[Records from a collection]

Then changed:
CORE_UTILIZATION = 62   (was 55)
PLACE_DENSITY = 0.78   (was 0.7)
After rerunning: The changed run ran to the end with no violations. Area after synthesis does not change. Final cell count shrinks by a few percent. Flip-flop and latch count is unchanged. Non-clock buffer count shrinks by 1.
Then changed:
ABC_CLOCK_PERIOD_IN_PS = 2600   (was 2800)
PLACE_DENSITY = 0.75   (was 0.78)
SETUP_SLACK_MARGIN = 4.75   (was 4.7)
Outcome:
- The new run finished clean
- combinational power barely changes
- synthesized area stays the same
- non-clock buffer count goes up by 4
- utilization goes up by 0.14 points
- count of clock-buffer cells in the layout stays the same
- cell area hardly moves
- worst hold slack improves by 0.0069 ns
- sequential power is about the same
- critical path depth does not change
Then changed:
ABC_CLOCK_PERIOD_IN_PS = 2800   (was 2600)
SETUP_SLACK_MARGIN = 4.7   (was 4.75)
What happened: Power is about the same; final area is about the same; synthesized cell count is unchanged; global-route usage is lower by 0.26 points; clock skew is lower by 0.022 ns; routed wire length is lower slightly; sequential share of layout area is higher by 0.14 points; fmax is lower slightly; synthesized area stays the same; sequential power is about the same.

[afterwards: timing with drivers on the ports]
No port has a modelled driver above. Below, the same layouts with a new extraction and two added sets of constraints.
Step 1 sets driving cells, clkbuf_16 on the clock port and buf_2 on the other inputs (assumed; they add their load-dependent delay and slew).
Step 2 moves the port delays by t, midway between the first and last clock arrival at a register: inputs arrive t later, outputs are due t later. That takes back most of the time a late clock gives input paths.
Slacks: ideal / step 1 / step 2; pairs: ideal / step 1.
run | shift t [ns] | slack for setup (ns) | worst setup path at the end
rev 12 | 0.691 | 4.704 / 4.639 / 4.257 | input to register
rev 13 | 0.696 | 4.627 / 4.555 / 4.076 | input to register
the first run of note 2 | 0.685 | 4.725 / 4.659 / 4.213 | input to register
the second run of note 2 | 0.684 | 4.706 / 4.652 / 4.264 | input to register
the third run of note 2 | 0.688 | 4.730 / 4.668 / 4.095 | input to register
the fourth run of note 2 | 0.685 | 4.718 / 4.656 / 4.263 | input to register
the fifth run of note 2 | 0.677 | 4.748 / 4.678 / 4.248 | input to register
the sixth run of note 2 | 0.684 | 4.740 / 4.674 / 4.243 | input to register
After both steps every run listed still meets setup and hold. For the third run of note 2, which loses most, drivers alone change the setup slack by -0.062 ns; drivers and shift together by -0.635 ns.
This design comes from an exercise in tuning for a short achievable clock period and few clock cycles on the open sky130 flow, not from production work. RTL that was checked went through simulation tests only; none was proved equivalent to the original. Power and IR drop assume default switching activity.

==> 08-03: inputs <==
==> flow/design.v <==
module nr_core (
    input  wire        clk,
    input  wire        rst,         
    input  wire        cmd_valid,
    output wire        cmd_ready,
    input  wire [11:0] cmd,
    output reg         rsp_valid,
    output reg         rsp_ok,
    output reg  [31:0] rsp_val
);
    localparam [31:0] CRC_INIT = 32'hFFFFFFFF;
    localparam [31:0] CRC_POLY = 32'hEDB88320;
    reg [31:0] crc_r;    
    reg [16:0] key_r;    
    reg        kv_r;     
    reg        rst_q;    
    reg        cmd_qv;   
    reg [11:0] cmd_q;    
    reg [19:0] fold_s;   
    reg [19:0] fold_c;   
    assign cmd_ready = 1'b1;
    function [31:0] absorb;
        input [31:0] r;
        input [7:0]  b;
        integer i;
        reg [31:0] t;
        begin
            t = r ^ {24'd0, b};
            for (i = 0; i < 8; i = i + 1)
                t = t[0] ? ((t >> 1) ^ CRC_POLY) : (t >> 1);
            absorb = t;
        end
    endfunction
    function [20:0] ks_add;
        input [20:0] a;
        input [20:0] b;
        integer i, d;
        reg [20:0] p, g, pn, gn;
        begin
            p = a ^ b;
            g = a & b;
            for (d = 1; d < 21; d = d * 2) begin
                pn = p;
                gn = g;
                for (i = d; i < 21; i = i + 1) begin
                    gn[i] = g[i] | (p[i] & g[i-d]);
                    pn[i] = p[i] & p[i-d];
                end
                p = pn;
                g = gn;
            end
            ks_add = (a ^ b) ^ {g[19:0], 1'b0};
        end
    endfunction
    function [16:0] fold_t0;
        input [4:0] g;
        begin
            case (g)
                5'd0: fold_t0 = 17'd5313;
                5'd1: fold_t0 = 17'd36385;
                5'd2: fold_t0 = 17'd67457;
                5'd3: fold_t0 = 17'd98529;
                5'd4: fold_t0 = 17'd29601;
                5'd5: fold_t0 = 17'd60673;
                5'd6: fold_t0 = 17'd91745;
                5'd7: fold_t0 = 17'd22817;
                5'd8: fold_t0 = 17'd53889;
                5'd9: fold_t0 = 17'd84961;
                5'd10: fold_t0 = 17'd16033;
                5'd11: fold_t0 = 17'd47105;
                5'd12: fold_t0 = 17'd78177;
                5'd13: fold_t0 = 17'd9249;
                5'd14: fold_t0 = 17'd40321;
                5'd15: fold_t0 = 17'd71393;
                5'd16: fold_t0 = 17'd2465;
                5'd17: fold_t0 = 17'd33537;
                5'd18: fold_t0 = 17'd64609;
                5'd19: fold_t0 = 17'd95681;
                5'd20: fold_t0 = 17'd26753;
                5'd21: fold_t0 = 17'd57825;
                5'd22: fold_t0 = 17'd88897;
                5'd23: fold_t0 = 17'd19969;
                5'd24: fold_t0 = 17'd51041;
                5'd25: fold_t0 = 17'd82113;
                5'd26: fold_t0 = 17'd13185;
                5'd27: fold_t0 = 17'd44257;
                5'd28: fold_t0 = 17'd75329;
                5'd29: fold_t0 = 17'd6401;
                5'd30: fold_t0 = 17'd37473;
                5'd31: fold_t0 = 17'd68545;
                default: fold_t0 = 17'd0;
            endcase
        end
    endfunction
    function [16:0] fold_t1;
        input [4:0] g;
        begin
            case (g)
                5'd0: fold_t1 = 17'd0;
                5'd1: fold_t1 = 17'd94304;
                5'd2: fold_t1 = 17'd88608;
                5'd3: fold_t1 = 17'd82912;
                5'd4: fold_t1 = 17'd77216;
                5'd5: fold_t1 = 17'd71520;
                5'd6: fold_t1 = 17'd65824;
                5'd7: fold_t1 = 17'd60128;
                5'd8: fold_t1 = 17'd54432;
                5'd9: fold_t1 = 17'd48736;
                5'd10: fold_t1 = 17'd43040;
                5'd11: fold_t1 = 17'd37344;
                5'd12: fold_t1 = 17'd31648;
                5'd13: fold_t1 = 17'd25952;
                5'd14: fold_t1 = 17'd20256;
                5'd15: fold_t1 = 17'd14560;
                5'd16: fold_t1 = 17'd8864;
                5'd17: fold_t1 = 17'd3168;
                5'd18: fold_t1 = 17'd97472;
                5'd19: fold_t1 = 17'd91776;
                5'd20: fold_t1 = 17'd86080;
                5'd21: fold_t1 = 17'd80384;
                5'd22: fold_t1 = 17'd74688;
                5'd23: fold_t1 = 17'd68992;
                5'd24: fold_t1 = 17'd63296;
                5'd25: fold_t1 = 17'd57600;
                5'd26: fold_t1 = 17'd51904;
                5'd27: fold_t1 = 17'd46208;
                5'd28: fold_t1 = 17'd40512;
                5'd29: fold_t1 = 17'd34816;
                5'd30: fold_t1 = 17'd29120;
                5'd31: fold_t1 = 17'd23424;
                default: fold_t1 = 17'd0;
            endcase
        end
    endfunction
    function [16:0] fold_t2;
        input [4:0] g;
        begin
            case (g)
                5'd0: fold_t2 = 17'd0;
                5'd1: fold_t2 = 17'd17728;
                5'd2: fold_t2 = 17'd35456;
                5'd3: fold_t2 = 17'd53184;
                5'd4: fold_t2 = 17'd70912;
                5'd5: fold_t2 = 17'd88640;
                5'd6: fold_t2 = 17'd6368;
                5'd7: fold_t2 = 17'd24096;
                5'd8: fold_t2 = 17'd41824;
                5'd9: fold_t2 = 17'd59552;
                5'd10: fold_t2 = 17'd77280;
                5'd11: fold_t2 = 17'd95008;
                5'd12: fold_t2 = 17'd12736;
                5'd13: fold_t2 = 17'd30464;
                5'd14: fold_t2 = 17'd48192;
                5'd15: fold_t2 = 17'd65920;
                5'd16: fold_t2 = 17'd83648;
                5'd17: fold_t2 = 17'd1376;
                5'd18: fold_t2 = 17'd19104;
                5'd19: fold_t2 = 17'd36832;
                5'd20: fold_t2 = 17'd54560;
                5'd21: fold_t2 = 17'd72288;
                5'd22: fold_t2 = 17'd90016;
                5'd23: fold_t2 = 17'd7744;
                5'd24: fold_t2 = 17'd25472;
                5'd25: fold_t2 = 17'd43200;
                5'd26: fold_t2 = 17'd60928;
                5'd27: fold_t2 = 17'd78656;
                5'd28: fold_t2 = 17'd96384;
                5'd29: fold_t2 = 17'd14112;
                5'd30: fold_t2 = 17'd31840;
                5'd31: fold_t2 = 17'd49568;
                default: fold_t2 = 17'd0;
            endcase
        end
    endfunction
    wire ex_init = cmd_qv & (cmd_q == 12'h100);
    wire ex_byte = cmd_qv & (cmd_q[11:8] == 4'h2);
    wire ex_fold = cmd_qv & (cmd_q == 12'h300);
    wire [31:0] crc_next = (rst_q | ex_init) ? CRC_INIT :
                           ex_byte ? absorb(crc_r, cmd_q[7:0]) : crc_r;
    wire [31:0] fx = crc_next ^ 32'hFFFF5555;
    wire [19:0] fa0 = {3'b000, fx[16:0]};
    wire [19:0] fa1 = {3'b000, fold_t0(fx[21:17])};
    wire [19:0] fa2 = {3'b000, fold_t1(fx[26:22])};
    wire [19:0] fa3 = {3'b000, fold_t2(fx[31:27])};
    wire [19:0] fs1 = fa0 ^ fa1 ^ fa2;
    wire [19:0] fc1 = {(fa0[18:0] & fa1[18:0]) | (fa0[18:0] & fa2[18:0]) |
                       (fa1[18:0] & fa2[18:0]), 1'b0};
    wire [19:0] fs2 = fs1 ^ fc1 ^ fa3;
    wire [19:0] fc2 = {(fs1[18:0] & fc1[18:0]) | (fs1[18:0] & fa3[18:0]) |
                       (fc1[18:0] & fa3[18:0]), 1'b0};
    function [20:0] fold_sub;
        input [19:0] s;
        input [19:0] c;
        input [19:0] k;
        reg [19:0] t, u;
        begin
            t = s ^ c ^ k;
            u = {(s[18:0] & c[18:0]) | (s[18:0] & k[18:0]) | (c[18:0] & k[18:0]), 1'b0};
            fold_sub = ks_add({1'b0, t}, {(s[19] & c[19]) | (s[19] & k[19]) | (c[19] & k[19]), u});
        end
    endfunction
    wire [20:0] fd0 = ks_add({1'b0, fold_s}, {1'b0, fold_c});
    wire [20:0] fd1 = fold_sub(fold_s, fold_c, 20'd948576);    
    wire [20:0] fd2 = fold_sub(fold_s, fold_c, 20'd848576);    
    wire [20:0] fd3 = fold_sub(fold_s, fold_c, 20'd748576);    
    wire [20:0] fd4 = fold_sub(fold_s, fold_c, 20'd648576);    
    wire [16:0] fold_key = fd4[20] ? fd4[16:0] :
                           fd3[20] ? fd3[16:0] :
                           fd2[20] ? fd2[16:0] :
                           fd1[20] ? fd1[16:0] : fd0[16:0];
    wire        kv_eff  = (kv_r & ~rst_q) | ex_fold;
    wire [16:0] key_eff = ex_fold ? fold_key : key_r;
    always @(posedge clk) begin
        rst_q  <= rst;
        cmd_qv <= cmd_valid & ~rst;
        cmd_q  <= cmd;
        crc_r  <= crc_next;
        fold_s <= fs2;
        fold_c <= fc2;
        kv_r   <= kv_eff;
        if (ex_fold)
            key_r <= fold_key;
    end
    wire        ok_n;
    wire [31:0] val_n;
    wire [16:0] kk = key_eff & {17{kv_eff}};
    genvar gi, gj;
    generate
        for (gi = 0; gi < 4; gi = gi + 1) begin : g_slice
            wire zl, zh, op4, op45, sel;
            nr_zero4  u_zl  (.a(cmd[3:0]), .z(zl));
            nr_zero4  u_zh  (.a(cmd[7:4]), .z(zh));
            nr_op4    u_op4 (.op(cmd[11:8]), .y(op4));
            nr_op45   u_op45(.op(cmd[11:9]), .y(op45));
            for (gj = 0; gj < 8; gj = gj + 1) begin : g_bit
                localparam integer B = gi * 8 + gj;
                if (B == 0) begin : g_b0
                    nr_val0 u (.zl(zl), .zh(zh), .op(cmd[11:8]), .crc(crc_next[0]),
                               .kk(kk[0]), .kv(kv_eff), .y(val_n[0]));
                end else if (B == 1) begin : g_b1
                    nr_val1 u (.zl(zl), .zh(zh), .op(cmd[11:8]), .crc(crc_next[1]),
                               .kk(kk[1]), .kv(kv_eff), .y(val_n[1]));
                end else if (B <= 16) begin : g_bk
                    nr_valk u (.zl(zl), .zh(zh), .op45(op45), .sel(cmd[8]),
                               .crc(crc_next[B]), .kk(kk[B]), .y(val_n[B]));
                end else begin : g_bc
                    nr_valc u (.zl(zl), .zh(zh), .op4(op4), .crc(crc_next[B]),
                               .y(val_n[B]));
                end
            end
        end
    endgenerate
    wire zl_ok, zh_ok;
    nr_zero4 u_zl_ok (.a(cmd[3:0]), .z(zl_ok));
    nr_zero4 u_zh_ok (.a(cmd[7:4]), .z(zh_ok));
    nr_ok    u_ok    (.zl(zl_ok), .zh(zh_ok), .op(cmd[11:8]), .kv(kv_eff), .y(ok_n));
    always @(posedge clk) begin
        rsp_valid <= cmd_valid & ~rst;
        rsp_ok    <= ok_n;
        rsp_val   <= val_n;
    end
endmodule
module nr_zero4 (input wire [3:0] a, output wire z);
    assign z = ~|a;
endmodule
module nr_op4 (input wire [3:0] op, output wire y);
    assign y = (op == 4'h4);
endmodule
module nr_op45 (input wire [2:0] op, output wire y);
    assign y = (op == 3'b010);
endmodule
module nr_valc (input wire zl, input wire zh, input wire op4, input wire crc,
                output wire y);
    assign y = zl & zh & op4 & ~crc;
endmodule
module nr_valk (input wire zl, input wire zh, input wire op45, input wire sel,
                input wire crc, input wire kk, output wire y);
    assign y = zl & zh & op45 & (sel ? kk : ~crc);
endmodule
module nr_val0 (input wire zl, input wire zh, input wire [3:0] op, input wire crc,
                input wire kk, input wire kv, output wire y);
    wire imm_z = zl & zh;
    wire bad_op = (op == 4'h0) | (op > 4'h5);
    assign y = bad_op | (imm_z & (((op == 4'h4) & ~crc) | ((op == 4'h5) & (kk | ~kv))));
endmodule
module nr_val1 (input wire zl, input wire zh, input wire [3:0] op, input wire crc,
                input wire kk, input wire kv, output wire y);
    wire imm_z = zl & zh;
    wire imm_op = (op == 4'h1) | (op == 4'h3) | (op == 4'h4) | (op == 4'h5);
    assign y = imm_z ? (((op == 4'h4) & ~crc) | ((op == 4'h5) & (kk | ~kv))) : imm_op;
endmodule
module nr_ok (input wire zl, input wire zh, input wire [3:0] op, input wire kv,
              output wire y);
    wire imm_z = zl & zh;
    assign y = (op == 4'h2) |
               (imm_z & ((op == 4'h1) | (op == 4'h3) | (op == 4'h4) | ((op == 4'h5) & kv)));
endmodule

▶ [Work request]: Go through the lines above and count those that include "first"; give the total and nothing more.

▶ [Exercise result]: 2